▶ _Problem requirements_
In the records below, find the line holding "[area by class of cell]" and the line holding "nor3 | 18 |". Set down both, with every line between them, exactly.

Stored items:
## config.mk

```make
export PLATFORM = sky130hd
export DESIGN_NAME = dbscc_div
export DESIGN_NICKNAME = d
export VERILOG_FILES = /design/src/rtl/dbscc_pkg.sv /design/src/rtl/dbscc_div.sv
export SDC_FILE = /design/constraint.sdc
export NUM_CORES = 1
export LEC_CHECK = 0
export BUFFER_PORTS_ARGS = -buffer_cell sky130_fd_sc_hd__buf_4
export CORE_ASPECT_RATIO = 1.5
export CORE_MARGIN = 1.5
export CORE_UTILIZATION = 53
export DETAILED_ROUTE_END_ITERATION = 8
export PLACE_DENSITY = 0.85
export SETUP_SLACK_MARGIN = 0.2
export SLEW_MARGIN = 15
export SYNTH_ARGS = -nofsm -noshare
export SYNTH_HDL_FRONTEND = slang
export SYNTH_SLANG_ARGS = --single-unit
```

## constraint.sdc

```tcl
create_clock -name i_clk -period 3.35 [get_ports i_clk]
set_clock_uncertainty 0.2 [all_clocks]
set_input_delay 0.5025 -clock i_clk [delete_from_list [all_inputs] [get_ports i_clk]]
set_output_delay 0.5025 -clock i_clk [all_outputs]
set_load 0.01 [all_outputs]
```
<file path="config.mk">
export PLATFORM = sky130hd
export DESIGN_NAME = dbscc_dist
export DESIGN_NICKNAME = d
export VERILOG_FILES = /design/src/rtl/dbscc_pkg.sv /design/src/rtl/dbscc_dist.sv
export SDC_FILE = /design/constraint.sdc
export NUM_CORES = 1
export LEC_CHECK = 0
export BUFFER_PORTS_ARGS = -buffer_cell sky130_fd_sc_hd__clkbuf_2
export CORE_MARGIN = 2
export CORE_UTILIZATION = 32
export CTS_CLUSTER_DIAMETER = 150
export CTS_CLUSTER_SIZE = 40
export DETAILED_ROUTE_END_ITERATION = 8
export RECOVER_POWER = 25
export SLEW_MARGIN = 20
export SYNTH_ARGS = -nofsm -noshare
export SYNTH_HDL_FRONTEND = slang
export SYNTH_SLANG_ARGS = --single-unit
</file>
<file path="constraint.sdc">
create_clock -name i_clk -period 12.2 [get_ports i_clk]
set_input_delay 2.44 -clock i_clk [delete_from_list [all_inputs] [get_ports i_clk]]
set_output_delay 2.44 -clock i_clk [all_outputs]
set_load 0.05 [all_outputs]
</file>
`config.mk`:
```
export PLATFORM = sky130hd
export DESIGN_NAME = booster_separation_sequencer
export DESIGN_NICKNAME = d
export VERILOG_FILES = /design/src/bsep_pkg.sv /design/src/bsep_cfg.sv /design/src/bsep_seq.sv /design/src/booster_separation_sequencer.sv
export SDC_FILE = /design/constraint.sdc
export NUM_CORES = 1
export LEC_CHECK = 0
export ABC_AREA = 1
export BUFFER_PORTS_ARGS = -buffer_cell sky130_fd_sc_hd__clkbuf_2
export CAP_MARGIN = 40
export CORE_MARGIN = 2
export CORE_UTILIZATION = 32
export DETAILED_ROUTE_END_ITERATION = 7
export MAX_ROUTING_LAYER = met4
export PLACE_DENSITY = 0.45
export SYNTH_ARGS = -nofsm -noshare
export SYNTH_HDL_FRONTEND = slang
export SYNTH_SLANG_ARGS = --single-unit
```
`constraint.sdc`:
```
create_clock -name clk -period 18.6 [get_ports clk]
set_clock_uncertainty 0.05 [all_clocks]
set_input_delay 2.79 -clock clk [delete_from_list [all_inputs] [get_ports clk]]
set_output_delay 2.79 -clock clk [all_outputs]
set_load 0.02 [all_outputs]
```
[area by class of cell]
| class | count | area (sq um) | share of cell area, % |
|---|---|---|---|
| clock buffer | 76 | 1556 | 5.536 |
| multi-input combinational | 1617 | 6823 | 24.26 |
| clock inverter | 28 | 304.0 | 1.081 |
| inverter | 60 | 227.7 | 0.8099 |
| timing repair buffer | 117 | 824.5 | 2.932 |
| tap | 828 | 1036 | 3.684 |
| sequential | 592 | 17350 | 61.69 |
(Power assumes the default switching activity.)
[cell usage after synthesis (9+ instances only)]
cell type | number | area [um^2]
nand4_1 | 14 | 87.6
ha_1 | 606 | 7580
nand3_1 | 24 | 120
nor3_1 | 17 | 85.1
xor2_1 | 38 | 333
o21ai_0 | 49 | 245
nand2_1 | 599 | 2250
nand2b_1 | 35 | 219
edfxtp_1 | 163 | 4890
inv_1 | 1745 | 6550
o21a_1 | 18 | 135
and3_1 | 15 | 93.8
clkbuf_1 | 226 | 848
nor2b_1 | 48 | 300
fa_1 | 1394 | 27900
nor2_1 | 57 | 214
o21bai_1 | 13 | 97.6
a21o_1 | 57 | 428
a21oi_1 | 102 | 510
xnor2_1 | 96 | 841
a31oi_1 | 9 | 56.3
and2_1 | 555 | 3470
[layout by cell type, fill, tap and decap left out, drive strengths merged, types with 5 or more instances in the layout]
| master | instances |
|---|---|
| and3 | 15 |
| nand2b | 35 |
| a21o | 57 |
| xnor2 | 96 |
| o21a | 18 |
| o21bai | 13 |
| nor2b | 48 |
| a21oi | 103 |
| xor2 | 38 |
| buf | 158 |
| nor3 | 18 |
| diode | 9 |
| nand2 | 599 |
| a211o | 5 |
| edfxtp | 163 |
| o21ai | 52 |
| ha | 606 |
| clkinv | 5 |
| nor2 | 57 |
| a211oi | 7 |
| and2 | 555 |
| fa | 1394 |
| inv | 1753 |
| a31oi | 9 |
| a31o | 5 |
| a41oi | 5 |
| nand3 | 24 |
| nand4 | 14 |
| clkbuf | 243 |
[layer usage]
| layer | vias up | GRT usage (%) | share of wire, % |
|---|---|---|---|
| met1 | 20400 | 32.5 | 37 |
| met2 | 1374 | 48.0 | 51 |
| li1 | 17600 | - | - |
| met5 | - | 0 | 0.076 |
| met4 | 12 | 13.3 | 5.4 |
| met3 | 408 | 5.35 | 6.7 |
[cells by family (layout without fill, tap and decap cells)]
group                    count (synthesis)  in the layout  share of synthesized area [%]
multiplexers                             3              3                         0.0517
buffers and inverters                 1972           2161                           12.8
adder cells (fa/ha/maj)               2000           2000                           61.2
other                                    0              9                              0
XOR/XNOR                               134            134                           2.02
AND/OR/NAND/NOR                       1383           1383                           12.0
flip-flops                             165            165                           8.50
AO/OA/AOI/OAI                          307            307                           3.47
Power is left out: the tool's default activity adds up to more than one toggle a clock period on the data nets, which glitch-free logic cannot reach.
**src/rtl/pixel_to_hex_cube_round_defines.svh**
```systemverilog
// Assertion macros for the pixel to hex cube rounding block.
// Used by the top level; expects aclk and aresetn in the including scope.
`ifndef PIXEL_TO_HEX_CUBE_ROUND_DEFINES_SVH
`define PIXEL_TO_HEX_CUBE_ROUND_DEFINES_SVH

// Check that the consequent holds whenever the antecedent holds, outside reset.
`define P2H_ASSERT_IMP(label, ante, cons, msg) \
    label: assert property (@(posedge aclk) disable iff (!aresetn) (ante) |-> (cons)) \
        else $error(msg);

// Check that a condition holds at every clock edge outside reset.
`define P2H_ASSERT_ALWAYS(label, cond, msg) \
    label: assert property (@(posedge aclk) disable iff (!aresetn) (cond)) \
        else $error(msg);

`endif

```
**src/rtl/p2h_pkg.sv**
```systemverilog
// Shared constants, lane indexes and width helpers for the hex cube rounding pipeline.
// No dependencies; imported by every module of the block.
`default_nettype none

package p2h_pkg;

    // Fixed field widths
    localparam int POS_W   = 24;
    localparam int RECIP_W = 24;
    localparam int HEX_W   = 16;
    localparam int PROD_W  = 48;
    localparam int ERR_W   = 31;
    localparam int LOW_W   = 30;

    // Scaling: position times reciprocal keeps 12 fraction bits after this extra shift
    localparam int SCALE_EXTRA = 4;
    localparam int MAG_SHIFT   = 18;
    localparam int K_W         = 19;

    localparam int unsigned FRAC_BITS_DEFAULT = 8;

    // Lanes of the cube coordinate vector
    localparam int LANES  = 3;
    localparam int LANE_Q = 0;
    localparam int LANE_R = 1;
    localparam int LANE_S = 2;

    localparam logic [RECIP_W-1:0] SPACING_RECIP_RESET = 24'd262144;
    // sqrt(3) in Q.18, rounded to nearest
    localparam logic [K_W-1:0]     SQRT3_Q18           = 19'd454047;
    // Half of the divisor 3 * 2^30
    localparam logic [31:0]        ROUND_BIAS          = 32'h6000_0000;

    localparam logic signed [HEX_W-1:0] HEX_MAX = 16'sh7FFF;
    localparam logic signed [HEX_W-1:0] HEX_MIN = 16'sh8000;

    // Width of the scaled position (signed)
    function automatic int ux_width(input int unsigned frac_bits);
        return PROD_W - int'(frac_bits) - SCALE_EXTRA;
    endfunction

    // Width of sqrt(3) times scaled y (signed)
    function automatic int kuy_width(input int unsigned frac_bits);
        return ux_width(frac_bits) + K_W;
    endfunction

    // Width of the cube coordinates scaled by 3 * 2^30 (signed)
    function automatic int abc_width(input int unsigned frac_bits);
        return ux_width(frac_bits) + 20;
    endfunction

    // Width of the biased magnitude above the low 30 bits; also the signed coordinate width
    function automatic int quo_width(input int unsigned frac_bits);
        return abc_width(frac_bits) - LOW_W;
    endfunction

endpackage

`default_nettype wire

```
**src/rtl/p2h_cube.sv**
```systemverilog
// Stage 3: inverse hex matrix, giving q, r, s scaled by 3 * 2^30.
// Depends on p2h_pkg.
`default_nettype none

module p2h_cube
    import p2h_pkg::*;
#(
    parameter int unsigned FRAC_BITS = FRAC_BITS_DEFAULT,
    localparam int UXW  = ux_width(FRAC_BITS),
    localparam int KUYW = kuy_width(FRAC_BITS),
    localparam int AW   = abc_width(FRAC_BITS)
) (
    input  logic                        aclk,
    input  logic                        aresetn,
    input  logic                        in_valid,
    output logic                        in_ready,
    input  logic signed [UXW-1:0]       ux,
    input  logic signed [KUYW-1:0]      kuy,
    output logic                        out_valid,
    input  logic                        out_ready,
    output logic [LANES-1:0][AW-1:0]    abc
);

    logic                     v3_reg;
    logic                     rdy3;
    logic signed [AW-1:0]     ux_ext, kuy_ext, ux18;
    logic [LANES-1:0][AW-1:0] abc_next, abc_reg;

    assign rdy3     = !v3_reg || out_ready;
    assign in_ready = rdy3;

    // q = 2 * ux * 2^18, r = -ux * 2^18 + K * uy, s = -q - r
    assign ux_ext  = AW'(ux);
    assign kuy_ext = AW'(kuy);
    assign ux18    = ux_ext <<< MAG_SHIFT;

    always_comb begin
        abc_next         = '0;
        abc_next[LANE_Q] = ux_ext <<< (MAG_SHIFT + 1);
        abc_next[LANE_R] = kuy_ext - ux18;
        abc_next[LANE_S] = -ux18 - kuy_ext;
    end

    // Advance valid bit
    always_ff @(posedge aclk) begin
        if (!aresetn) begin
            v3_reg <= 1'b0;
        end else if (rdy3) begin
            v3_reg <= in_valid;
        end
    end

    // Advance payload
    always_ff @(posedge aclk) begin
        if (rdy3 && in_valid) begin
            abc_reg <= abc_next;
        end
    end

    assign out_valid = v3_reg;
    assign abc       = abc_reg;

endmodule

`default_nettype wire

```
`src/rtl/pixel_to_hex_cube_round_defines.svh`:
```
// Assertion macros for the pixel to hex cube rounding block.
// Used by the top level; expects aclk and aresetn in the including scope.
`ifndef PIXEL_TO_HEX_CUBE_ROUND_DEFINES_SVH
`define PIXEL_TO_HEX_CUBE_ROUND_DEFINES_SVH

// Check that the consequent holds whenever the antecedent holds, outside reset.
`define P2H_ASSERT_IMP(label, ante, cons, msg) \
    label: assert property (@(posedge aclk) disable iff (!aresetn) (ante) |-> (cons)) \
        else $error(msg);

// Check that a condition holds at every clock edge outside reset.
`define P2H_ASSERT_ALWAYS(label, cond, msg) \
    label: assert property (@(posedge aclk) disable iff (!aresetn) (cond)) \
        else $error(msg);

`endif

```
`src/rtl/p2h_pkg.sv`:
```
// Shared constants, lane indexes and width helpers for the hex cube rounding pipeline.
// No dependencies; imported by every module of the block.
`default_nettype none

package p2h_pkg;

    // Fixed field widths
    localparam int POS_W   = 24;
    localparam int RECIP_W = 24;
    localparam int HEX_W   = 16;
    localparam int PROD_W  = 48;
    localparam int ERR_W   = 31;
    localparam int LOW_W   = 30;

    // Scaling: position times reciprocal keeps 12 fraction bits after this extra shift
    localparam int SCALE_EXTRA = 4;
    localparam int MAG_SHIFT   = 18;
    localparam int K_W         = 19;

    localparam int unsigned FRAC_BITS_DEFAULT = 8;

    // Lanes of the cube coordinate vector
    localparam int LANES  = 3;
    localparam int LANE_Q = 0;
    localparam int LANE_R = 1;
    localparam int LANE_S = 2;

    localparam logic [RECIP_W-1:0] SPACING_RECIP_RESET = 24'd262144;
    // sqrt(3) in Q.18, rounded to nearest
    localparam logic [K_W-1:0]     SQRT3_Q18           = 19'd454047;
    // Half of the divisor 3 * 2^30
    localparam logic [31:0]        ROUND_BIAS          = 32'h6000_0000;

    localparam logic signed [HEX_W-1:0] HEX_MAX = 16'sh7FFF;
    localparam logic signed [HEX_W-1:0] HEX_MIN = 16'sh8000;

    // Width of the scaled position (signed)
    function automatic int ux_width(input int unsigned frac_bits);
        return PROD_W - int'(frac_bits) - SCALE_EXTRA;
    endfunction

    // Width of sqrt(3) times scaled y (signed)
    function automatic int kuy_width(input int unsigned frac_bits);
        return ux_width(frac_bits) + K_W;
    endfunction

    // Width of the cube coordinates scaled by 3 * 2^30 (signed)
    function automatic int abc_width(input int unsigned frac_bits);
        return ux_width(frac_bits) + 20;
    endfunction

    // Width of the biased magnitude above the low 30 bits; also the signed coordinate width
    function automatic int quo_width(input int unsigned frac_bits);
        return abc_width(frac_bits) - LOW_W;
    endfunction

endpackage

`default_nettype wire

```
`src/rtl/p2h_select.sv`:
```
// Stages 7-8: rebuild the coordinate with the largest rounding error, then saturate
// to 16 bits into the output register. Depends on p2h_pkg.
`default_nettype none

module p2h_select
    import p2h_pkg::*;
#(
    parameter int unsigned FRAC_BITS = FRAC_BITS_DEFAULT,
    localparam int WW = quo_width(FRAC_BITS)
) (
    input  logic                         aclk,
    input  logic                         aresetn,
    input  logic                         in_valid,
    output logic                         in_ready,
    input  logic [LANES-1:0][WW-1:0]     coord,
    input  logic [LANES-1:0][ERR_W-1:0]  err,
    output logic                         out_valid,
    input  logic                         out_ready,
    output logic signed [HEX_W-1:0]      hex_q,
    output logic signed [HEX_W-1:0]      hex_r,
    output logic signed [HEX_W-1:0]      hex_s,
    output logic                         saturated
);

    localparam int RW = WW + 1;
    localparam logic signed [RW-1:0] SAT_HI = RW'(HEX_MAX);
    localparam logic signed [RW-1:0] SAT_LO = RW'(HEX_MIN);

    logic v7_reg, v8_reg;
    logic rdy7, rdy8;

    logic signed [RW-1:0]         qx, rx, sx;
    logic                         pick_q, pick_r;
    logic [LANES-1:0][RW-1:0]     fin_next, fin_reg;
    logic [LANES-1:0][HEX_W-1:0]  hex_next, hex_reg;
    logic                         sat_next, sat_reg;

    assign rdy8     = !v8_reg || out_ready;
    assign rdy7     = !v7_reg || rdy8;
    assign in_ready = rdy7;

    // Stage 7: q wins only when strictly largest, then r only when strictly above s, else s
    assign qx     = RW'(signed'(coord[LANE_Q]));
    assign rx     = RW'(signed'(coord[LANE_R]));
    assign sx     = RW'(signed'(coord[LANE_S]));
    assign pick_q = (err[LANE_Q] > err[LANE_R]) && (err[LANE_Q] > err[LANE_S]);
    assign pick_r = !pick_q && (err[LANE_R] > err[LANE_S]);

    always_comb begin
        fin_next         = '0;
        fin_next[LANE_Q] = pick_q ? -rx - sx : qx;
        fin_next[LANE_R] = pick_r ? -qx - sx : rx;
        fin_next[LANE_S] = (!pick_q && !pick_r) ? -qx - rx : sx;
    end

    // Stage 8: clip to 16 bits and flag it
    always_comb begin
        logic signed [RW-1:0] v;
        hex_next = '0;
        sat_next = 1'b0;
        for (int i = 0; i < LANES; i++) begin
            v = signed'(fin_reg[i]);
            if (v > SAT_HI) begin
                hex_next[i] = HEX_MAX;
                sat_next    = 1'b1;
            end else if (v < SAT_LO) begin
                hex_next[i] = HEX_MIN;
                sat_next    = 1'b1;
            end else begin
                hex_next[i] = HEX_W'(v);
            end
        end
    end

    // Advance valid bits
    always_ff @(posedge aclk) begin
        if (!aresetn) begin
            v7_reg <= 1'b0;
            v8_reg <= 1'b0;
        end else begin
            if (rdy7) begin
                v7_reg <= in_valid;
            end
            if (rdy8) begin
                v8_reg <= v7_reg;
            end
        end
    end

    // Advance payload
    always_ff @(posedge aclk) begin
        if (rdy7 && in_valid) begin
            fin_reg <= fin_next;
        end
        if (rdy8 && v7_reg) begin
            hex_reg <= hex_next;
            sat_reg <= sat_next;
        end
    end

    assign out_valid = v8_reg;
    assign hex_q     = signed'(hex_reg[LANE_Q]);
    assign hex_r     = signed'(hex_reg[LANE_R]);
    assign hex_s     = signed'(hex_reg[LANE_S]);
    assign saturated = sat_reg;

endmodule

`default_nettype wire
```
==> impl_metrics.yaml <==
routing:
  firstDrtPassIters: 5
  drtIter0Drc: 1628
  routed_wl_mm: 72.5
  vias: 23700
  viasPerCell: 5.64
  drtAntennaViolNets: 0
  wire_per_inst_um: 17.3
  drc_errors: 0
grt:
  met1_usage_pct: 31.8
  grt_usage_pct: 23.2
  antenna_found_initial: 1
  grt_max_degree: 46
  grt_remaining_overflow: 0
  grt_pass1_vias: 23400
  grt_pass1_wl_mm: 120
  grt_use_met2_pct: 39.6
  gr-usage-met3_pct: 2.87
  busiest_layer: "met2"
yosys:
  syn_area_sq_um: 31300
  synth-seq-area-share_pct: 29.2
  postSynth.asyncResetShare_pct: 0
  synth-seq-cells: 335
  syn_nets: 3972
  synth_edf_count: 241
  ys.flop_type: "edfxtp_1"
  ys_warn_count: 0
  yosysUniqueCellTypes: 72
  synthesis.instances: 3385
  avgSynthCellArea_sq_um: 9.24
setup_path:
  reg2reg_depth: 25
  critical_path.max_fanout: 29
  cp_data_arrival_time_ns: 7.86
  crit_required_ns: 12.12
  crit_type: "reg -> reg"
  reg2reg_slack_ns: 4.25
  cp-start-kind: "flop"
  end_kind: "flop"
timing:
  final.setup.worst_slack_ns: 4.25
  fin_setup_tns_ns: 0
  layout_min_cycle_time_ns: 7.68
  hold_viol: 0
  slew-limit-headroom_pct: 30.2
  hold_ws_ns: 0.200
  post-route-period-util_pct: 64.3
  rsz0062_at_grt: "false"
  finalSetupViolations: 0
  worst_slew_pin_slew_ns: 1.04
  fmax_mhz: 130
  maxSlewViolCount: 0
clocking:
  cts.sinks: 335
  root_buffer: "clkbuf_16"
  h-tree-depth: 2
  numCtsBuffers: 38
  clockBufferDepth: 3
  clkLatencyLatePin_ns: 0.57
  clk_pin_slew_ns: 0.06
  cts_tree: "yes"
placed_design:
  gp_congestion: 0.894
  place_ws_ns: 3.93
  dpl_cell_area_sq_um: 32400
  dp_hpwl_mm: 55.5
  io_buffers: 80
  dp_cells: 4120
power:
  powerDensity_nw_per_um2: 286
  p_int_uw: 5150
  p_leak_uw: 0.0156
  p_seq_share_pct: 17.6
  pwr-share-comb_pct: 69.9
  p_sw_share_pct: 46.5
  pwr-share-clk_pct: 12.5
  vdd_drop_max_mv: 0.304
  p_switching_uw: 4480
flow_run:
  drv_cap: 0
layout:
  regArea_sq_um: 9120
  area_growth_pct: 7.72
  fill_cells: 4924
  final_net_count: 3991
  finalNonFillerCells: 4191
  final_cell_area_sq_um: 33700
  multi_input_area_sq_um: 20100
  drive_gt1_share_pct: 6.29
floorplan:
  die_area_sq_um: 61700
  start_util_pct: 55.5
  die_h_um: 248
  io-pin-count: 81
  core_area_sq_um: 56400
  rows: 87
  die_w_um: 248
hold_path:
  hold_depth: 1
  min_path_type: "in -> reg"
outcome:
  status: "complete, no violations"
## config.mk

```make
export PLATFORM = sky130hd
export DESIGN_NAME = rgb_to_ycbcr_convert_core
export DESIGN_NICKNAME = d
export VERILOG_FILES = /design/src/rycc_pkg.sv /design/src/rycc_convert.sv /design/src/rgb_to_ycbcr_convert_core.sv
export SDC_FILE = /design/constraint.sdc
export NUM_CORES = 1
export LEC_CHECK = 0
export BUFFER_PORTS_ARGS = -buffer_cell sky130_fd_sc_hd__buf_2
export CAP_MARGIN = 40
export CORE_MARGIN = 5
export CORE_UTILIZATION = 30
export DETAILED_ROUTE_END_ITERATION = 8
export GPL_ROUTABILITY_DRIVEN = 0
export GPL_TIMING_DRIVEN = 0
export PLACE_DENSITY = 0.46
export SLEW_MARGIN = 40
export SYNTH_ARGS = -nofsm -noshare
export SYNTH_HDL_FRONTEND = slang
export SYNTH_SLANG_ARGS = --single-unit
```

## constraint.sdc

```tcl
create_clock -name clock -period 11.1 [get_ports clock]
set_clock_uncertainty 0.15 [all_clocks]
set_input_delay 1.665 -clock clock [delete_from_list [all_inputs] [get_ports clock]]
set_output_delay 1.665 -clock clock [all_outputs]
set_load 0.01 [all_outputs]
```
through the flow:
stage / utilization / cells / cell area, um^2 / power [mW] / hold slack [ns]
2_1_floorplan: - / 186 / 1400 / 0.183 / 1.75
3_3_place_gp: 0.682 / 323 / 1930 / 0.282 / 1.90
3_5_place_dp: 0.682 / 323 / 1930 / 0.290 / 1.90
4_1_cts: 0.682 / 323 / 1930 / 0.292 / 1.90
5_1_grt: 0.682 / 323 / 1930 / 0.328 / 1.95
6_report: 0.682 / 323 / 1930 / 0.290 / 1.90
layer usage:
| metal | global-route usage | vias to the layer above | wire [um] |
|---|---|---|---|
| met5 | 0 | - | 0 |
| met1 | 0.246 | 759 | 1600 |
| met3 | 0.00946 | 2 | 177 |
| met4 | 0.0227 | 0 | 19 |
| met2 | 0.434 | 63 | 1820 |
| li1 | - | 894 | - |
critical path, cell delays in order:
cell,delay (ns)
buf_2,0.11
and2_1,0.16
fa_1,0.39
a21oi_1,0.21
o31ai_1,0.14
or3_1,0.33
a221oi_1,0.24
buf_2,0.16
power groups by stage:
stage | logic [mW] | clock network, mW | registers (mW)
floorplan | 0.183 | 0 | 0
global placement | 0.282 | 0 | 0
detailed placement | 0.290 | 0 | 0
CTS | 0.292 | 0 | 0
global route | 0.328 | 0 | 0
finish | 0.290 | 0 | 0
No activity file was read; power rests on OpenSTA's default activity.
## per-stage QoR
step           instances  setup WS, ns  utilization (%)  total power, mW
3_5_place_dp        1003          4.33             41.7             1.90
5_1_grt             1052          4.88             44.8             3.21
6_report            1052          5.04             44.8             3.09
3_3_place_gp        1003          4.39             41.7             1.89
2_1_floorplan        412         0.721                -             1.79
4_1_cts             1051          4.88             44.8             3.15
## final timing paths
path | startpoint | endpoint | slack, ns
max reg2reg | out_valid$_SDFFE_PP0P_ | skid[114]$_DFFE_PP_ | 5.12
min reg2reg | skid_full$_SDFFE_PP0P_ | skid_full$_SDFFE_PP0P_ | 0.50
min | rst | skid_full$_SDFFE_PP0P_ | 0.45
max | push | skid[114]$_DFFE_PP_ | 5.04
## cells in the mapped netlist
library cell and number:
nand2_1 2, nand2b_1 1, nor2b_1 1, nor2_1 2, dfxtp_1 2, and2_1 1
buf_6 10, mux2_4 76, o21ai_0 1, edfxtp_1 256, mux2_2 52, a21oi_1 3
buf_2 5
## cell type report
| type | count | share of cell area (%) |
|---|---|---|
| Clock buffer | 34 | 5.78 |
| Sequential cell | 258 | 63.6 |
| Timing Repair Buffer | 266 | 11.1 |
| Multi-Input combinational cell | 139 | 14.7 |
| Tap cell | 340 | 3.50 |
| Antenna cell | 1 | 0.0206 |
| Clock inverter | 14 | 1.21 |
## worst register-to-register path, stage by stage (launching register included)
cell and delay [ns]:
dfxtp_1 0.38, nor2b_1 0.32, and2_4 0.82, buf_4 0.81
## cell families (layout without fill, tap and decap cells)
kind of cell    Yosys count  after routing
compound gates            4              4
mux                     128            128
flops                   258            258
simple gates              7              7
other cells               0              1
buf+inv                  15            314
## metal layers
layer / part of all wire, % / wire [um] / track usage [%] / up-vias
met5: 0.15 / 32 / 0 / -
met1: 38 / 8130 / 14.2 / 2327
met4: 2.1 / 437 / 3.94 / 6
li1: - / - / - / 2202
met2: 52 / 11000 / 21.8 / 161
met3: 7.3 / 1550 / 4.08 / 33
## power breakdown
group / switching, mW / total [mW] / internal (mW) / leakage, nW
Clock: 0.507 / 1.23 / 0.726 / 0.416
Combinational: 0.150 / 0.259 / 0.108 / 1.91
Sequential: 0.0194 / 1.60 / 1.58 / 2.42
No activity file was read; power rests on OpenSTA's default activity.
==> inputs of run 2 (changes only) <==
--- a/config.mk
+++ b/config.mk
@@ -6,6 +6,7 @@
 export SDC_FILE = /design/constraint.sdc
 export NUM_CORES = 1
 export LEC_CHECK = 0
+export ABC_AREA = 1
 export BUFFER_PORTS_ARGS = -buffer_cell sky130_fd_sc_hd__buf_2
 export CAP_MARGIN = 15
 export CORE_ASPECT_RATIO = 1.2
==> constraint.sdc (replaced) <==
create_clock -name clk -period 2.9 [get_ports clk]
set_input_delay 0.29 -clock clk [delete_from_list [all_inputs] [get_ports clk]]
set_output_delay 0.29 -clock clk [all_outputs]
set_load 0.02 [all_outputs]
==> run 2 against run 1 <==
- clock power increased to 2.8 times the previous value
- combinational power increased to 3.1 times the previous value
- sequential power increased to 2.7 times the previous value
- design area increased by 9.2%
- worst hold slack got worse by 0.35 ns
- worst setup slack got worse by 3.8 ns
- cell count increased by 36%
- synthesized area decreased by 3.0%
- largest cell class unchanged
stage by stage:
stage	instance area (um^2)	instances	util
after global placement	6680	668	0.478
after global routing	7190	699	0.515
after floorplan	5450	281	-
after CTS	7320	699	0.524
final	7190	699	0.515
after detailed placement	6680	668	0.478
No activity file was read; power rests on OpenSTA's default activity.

▶ _Solution to this problem_
[area by class of cell]
| class | count | area (sq um) | share of cell area, % |
|---|---|---|---|
| clock buffer | 76 | 1556 | 5.536 |
| multi-input combinational | 1617 | 6823 | 24.26 |
| clock inverter | 28 | 304.0 | 1.081 |
| inverter | 60 | 227.7 | 0.8099 |
| timing repair buffer | 117 | 824.5 | 2.932 |
| tap | 828 | 1036 | 3.684 |
| sequential | 592 | 17350 | 61.69 |
(Power assumes the default switching activity.)
[cell usage after synthesis (9+ instances only)]
cell type | number | area [um^2]
nand4_1 | 14 | 87.6
ha_1 | 606 | 7580
nand3_1 | 24 | 120
nor3_1 | 17 | 85.1
xor2_1 | 38 | 333
o21ai_0 | 49 | 245
nand2_1 | 599 | 2250
nand2b_1 | 35 | 219
edfxtp_1 | 163 | 4890
inv_1 | 1745 | 6550
o21a_1 | 18 | 135
and3_1 | 15 | 93.8
clkbuf_1 | 226 | 848
nor2b_1 | 48 | 300
fa_1 | 1394 | 27900
nor2_1 | 57 | 214
o21bai_1 | 13 | 97.6
a21o_1 | 57 | 428
a21oi_1 | 102 | 510
xnor2_1 | 96 | 841
a31oi_1 | 9 | 56.3
and2_1 | 555 | 3470
[layout by cell type, fill, tap and decap left out, drive strengths merged, types with 5 or more instances in the layout]
| master | instances |
|---|---|
| and3 | 15 |
| nand2b | 35 |
| a21o | 57 |
| xnor2 | 96 |
| o21a | 18 |
| o21bai | 13 |
| nor2b | 48 |
| a21oi | 103 |
| xor2 | 38 |
| buf | 158 |
| nor3 | 18 |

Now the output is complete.